[Dataset entries]
· · · · · · ·

`src/rtl/sram_access_arbiter_if.sv`:
```
// Requester-side bundle for sram_access_arbiter: CPU and auxiliary request/ack/data ports.
// master = requesters, slave = arbiter.
interface sram_access_arbiter_if #(
    parameter int unsigned ADDR_W = 20,
    parameter int unsigned DATA_W = 16
);
    logic              cpu_req;
    logic              cpu_we;
    logic [ADDR_W-1:0] cpu_addr;
    logic [DATA_W-1:0] cpu_wdata;
    logic              cpu_ack;
    logic [DATA_W-1:0] cpu_rdata;

    logic              aux_req;
    logic              aux_we;
    logic [ADDR_W-1:0] aux_addr;
    logic [DATA_W-1:0] aux_wdata;
    logic              aux_ack;
    logic [DATA_W-1:0] aux_rdata;

    modport master (
        output cpu_req, cpu_we, cpu_addr, cpu_wdata,
        input  cpu_ack, cpu_rdata,
        output aux_req, aux_we, aux_addr, aux_wdata,
        input  aux_ack, aux_rdata
    );

    modport slave (
        input  cpu_req, cpu_we, cpu_addr, cpu_wdata,
        output cpu_ack, cpu_rdata,
        input  aux_req, aux_we, aux_addr, aux_wdata,
        output aux_ack, aux_rdata
    );
endinterface

```
`src/rtl/sram_access_arbiter.sv`:
```
// Two-port arbiter sequencing single accesses to an asynchronous SRAM (IDLE -> ACCESS -> DONE).
// Define SRAM_ARB_CPU_PRIORITY_EN for fixed CPU priority; default is round robin.
module sram_access_arbiter #(
    parameter int unsigned ADDR_W      = 20,
    parameter int unsigned DATA_W      = 16,
    parameter int unsigned WAIT_CYCLES = 2
) (
    input  logic                  Clk,
    input  logic                  Reset_n,
    sram_access_arbiter_if.slave  req_if,
    output logic                  Mem_CE,
    output logic                  Mem_UB,
    output logic                  Mem_LB,
    output logic                  Mem_OE,
    output logic                  Mem_WE,
    output logic [ADDR_W-1:0]     sram_addr,
    output logic [DATA_W-1:0]     sram_wdata,
    output logic                  sram_drive,
    input  logic [DATA_W-1:0]     sram_rdata
);

    localparam int unsigned CntW = $clog2(WAIT_CYCLES + 1);

    typedef enum logic [1:0] {StIdle, StAccess, StDone} state_e;

    state_e            state_q, state_d;
    logic [CntW-1:0]   cnt_q, cnt_d;
    logic              grant_aux_q, grant_aux_d;
    logic              we_q, we_d;
    logic [ADDR_W-1:0] addr_q, addr_d;
    logic [DATA_W-1:0] wdata_q, wdata_d;
    logic [DATA_W-1:0] cpu_rdata_q, cpu_rdata_d;
    logic [DATA_W-1:0] aux_rdata_q, aux_rdata_d;
    logic              pick_aux;

`ifdef SRAM_ARB_CPU_PRIORITY_EN
    always_comb begin
        pick_aux = !req_if.cpu_req;
    end
`else
    logic last_aux_q, last_aux_d;

    // On contention the port not granted last wins.
    always_comb begin
        if (req_if.cpu_req && req_if.aux_req) begin
            pick_aux = !last_aux_q;
        end else begin
            pick_aux = !req_if.cpu_req;
        end
    end
`endif

    always_comb begin
        state_d     = state_q;
        cnt_d       = cnt_q;
        grant_aux_d = grant_aux_q;
        we_d        = we_q;
        addr_d      = addr_q;
        wdata_d     = wdata_q;
        cpu_rdata_d = cpu_rdata_q;
        aux_rdata_d = aux_rdata_q;
`ifndef SRAM_ARB_CPU_PRIORITY_EN
        last_aux_d  = last_aux_q;
`endif
        unique case (state_q)
            StIdle: begin
                if (req_if.cpu_req || req_if.aux_req) begin
                    state_d     = StAccess;
                    cnt_d       = CntW'(WAIT_CYCLES - 1);
                    grant_aux_d = pick_aux;
`ifndef SRAM_ARB_CPU_PRIORITY_EN
                    last_aux_d  = pick_aux;
`endif
                    if (pick_aux) begin
                        we_d    = req_if.aux_we;
                        addr_d  = req_if.aux_addr;
                        wdata_d = req_if.aux_wdata;
                    end else begin
                        we_d    = req_if.cpu_we;
                        addr_d  = req_if.cpu_addr;
                        wdata_d = req_if.cpu_wdata;
                    end
                end
            end
            StAccess: begin
                if (cnt_q == '0) begin
                    state_d = StDone;
                    // Read data is sampled on the final edge the strobes are low.
                    if (!we_q) begin
                        if (grant_aux_q) begin
                            aux_rdata_d = sram_rdata;
                        end else begin
                            cpu_rdata_d = sram_rdata;
                        end
                    end
                end else begin
                    cnt_d = cnt_q - CntW'(1);
                end
            end
            StDone: begin
                state_d = StIdle;
            end
            default: begin
                state_d = StIdle;
            end
        endcase
    end

    always_ff @(posedge Clk or negedge Reset_n) begin
        if (!Reset_n) begin
            state_q     <= StIdle;
            cnt_q       <= '0;
            grant_aux_q <= 1'b0;
            we_q        <= 1'b0;
            addr_q      <= '0;
            wdata_q     <= '0;
            cpu_rdata_q <= '0;
            aux_rdata_q <= '0;
`ifndef SRAM_ARB_CPU_PRIORITY_EN
            last_aux_q  <= 1'b1;
`endif
        end else begin
            state_q     <= state_d;
            cnt_q       <= cnt_d;
            grant_aux_q <= grant_aux_d;
            we_q        <= we_d;
            addr_q      <= addr_d;
            wdata_q     <= wdata_d;
            cpu_rdata_q <= cpu_rdata_d;
            aux_rdata_q <= aux_rdata_d;
`ifndef SRAM_ARB_CPU_PRIORITY_EN
            last_aux_q  <= last_aux_d;
`endif
        end
    end

    // Strobes decode straight from registered state so reset releases them immediately.
    always_comb begin
        Mem_CE     = 1'b1;
        Mem_UB     = 1'b1;
        Mem_LB     = 1'b1;
        Mem_OE     = 1'b1;
        Mem_WE     = 1'b1;
        sram_drive = 1'b0;
        if (state_q == StAccess) begin
            Mem_CE     = 1'b0;
            Mem_UB     = 1'b0;
            Mem_LB     = 1'b0;
            Mem_OE     = we_q;
            Mem_WE     = !we_q;
            sram_drive = we_q;
        end
    end

    assign sram_addr        = addr_q;
    assign sram_wdata       = wdata_q;
    assign req_if.cpu_ack   = (state_q == StDone) && !grant_aux_q;
    assign req_if.aux_ack   = (state_q == StDone) && grant_aux_q;
    assign req_if.cpu_rdata = cpu_rdata_q;
    assign req_if.aux_rdata = aux_rdata_q;

endmodule

```
`src/flat_wrapper.sv`:
```
// flat-port wrapper written by rule: the top's interface ports become plain ports
module sram_access_arbiter_flat 
#(
    parameter int unsigned ADDR_W      = 20,
    parameter int unsigned DATA_W      = 16,
    parameter int unsigned WAIT_CYCLES = 2
)
  (Clk, Reset_n, Mem_CE, Mem_UB, Mem_LB, Mem_OE, Mem_WE, sram_addr, sram_wdata, sram_drive, sram_rdata, req_if_cpu_req, req_if_cpu_we, req_if_cpu_addr, req_if_cpu_wdata, req_if_cpu_ack, req_if_cpu_rdata, req_if_aux_req, req_if_aux_we, req_if_aux_addr, req_if_aux_wdata, req_if_aux_ack, req_if_aux_rdata);
  sram_access_arbiter_if #(.ADDR_W(ADDR_W), .DATA_W(DATA_W)) req_if_i ();
  input  logic Clk;
  input  logic Reset_n;
  output logic Mem_CE;
  output logic Mem_UB;
  output logic Mem_LB;
  output logic Mem_OE;
  output logic Mem_WE;
  output logic [ADDR_W-1:0] sram_addr;
  output logic [DATA_W-1:0] sram_wdata;
  output logic sram_drive;
  input  logic [DATA_W-1:0] sram_rdata;
  input wire logic [$bits(req_if_i.cpu_req)-1:0] req_if_cpu_req;
  input wire logic [$bits(req_if_i.cpu_we)-1:0] req_if_cpu_we;
  input wire logic [$bits(req_if_i.cpu_addr)-1:0] req_if_cpu_addr;
  input wire logic [$bits(req_if_i.cpu_wdata)-1:0] req_if_cpu_wdata;
  output wire logic [$bits(req_if_i.cpu_ack)-1:0] req_if_cpu_ack;
  output wire logic [$bits(req_if_i.cpu_rdata)-1:0] req_if_cpu_rdata;
  input wire logic [$bits(req_if_i.aux_req)-1:0] req_if_aux_req;
  input wire logic [$bits(req_if_i.aux_we)-1:0] req_if_aux_we;
  input wire logic [$bits(req_if_i.aux_addr)-1:0] req_if_aux_addr;
  input wire logic [$bits(req_if_i.aux_wdata)-1:0] req_if_aux_wdata;
  output wire logic [$bits(req_if_i.aux_ack)-1:0] req_if_aux_ack;
  output wire logic [$bits(req_if_i.aux_rdata)-1:0] req_if_aux_rdata;
  assign req_if_i.cpu_req = req_if_cpu_req;
  assign req_if_i.cpu_we = req_if_cpu_we;
  assign req_if_i.cpu_addr = req_if_cpu_addr;
  assign req_if_i.cpu_wdata = req_if_cpu_wdata;
  assign req_if_cpu_ack = req_if_i.cpu_ack;
  assign req_if_cpu_rdata = req_if_i.cpu_rdata;
  assign req_if_i.aux_req = req_if_aux_req;
  assign req_if_i.aux_we = req_if_aux_we;
  assign req_if_i.aux_addr = req_if_aux_addr;
  assign req_if_i.aux_wdata = req_if_aux_wdata;
  assign req_if_aux_ack = req_if_i.aux_ack;
  assign req_if_aux_rdata = req_if_i.aux_rdata;
  sram_access_arbiter #(.ADDR_W(ADDR_W), .DATA_W(DATA_W), .WAIT_CYCLES(WAIT_CYCLES)) u_core (.Clk(Clk), .Reset_n(Reset_n), .req_if(req_if_i), .Mem_CE(Mem_CE), .Mem_UB(Mem_UB), .Mem_LB(Mem_LB), .Mem_OE(Mem_OE), .Mem_WE(Mem_WE), .sram_addr(sram_addr), .sram_wdata(sram_wdata), .sram_drive(sram_drive), .sram_rdata(sram_rdata));
endmodule
```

· · · · · · ·

*WHAT IS BEING ASKED*
Find the string "StAccess" in the entries above. Copy each line where it occurs.

*PROBLEM SOLUTION*
    typedef enum logic [1:0] {StIdle, StAccess, StDone} state_e;
                    state_d     = StAccess;
            StAccess: begin
        if (state_q == StAccess) begin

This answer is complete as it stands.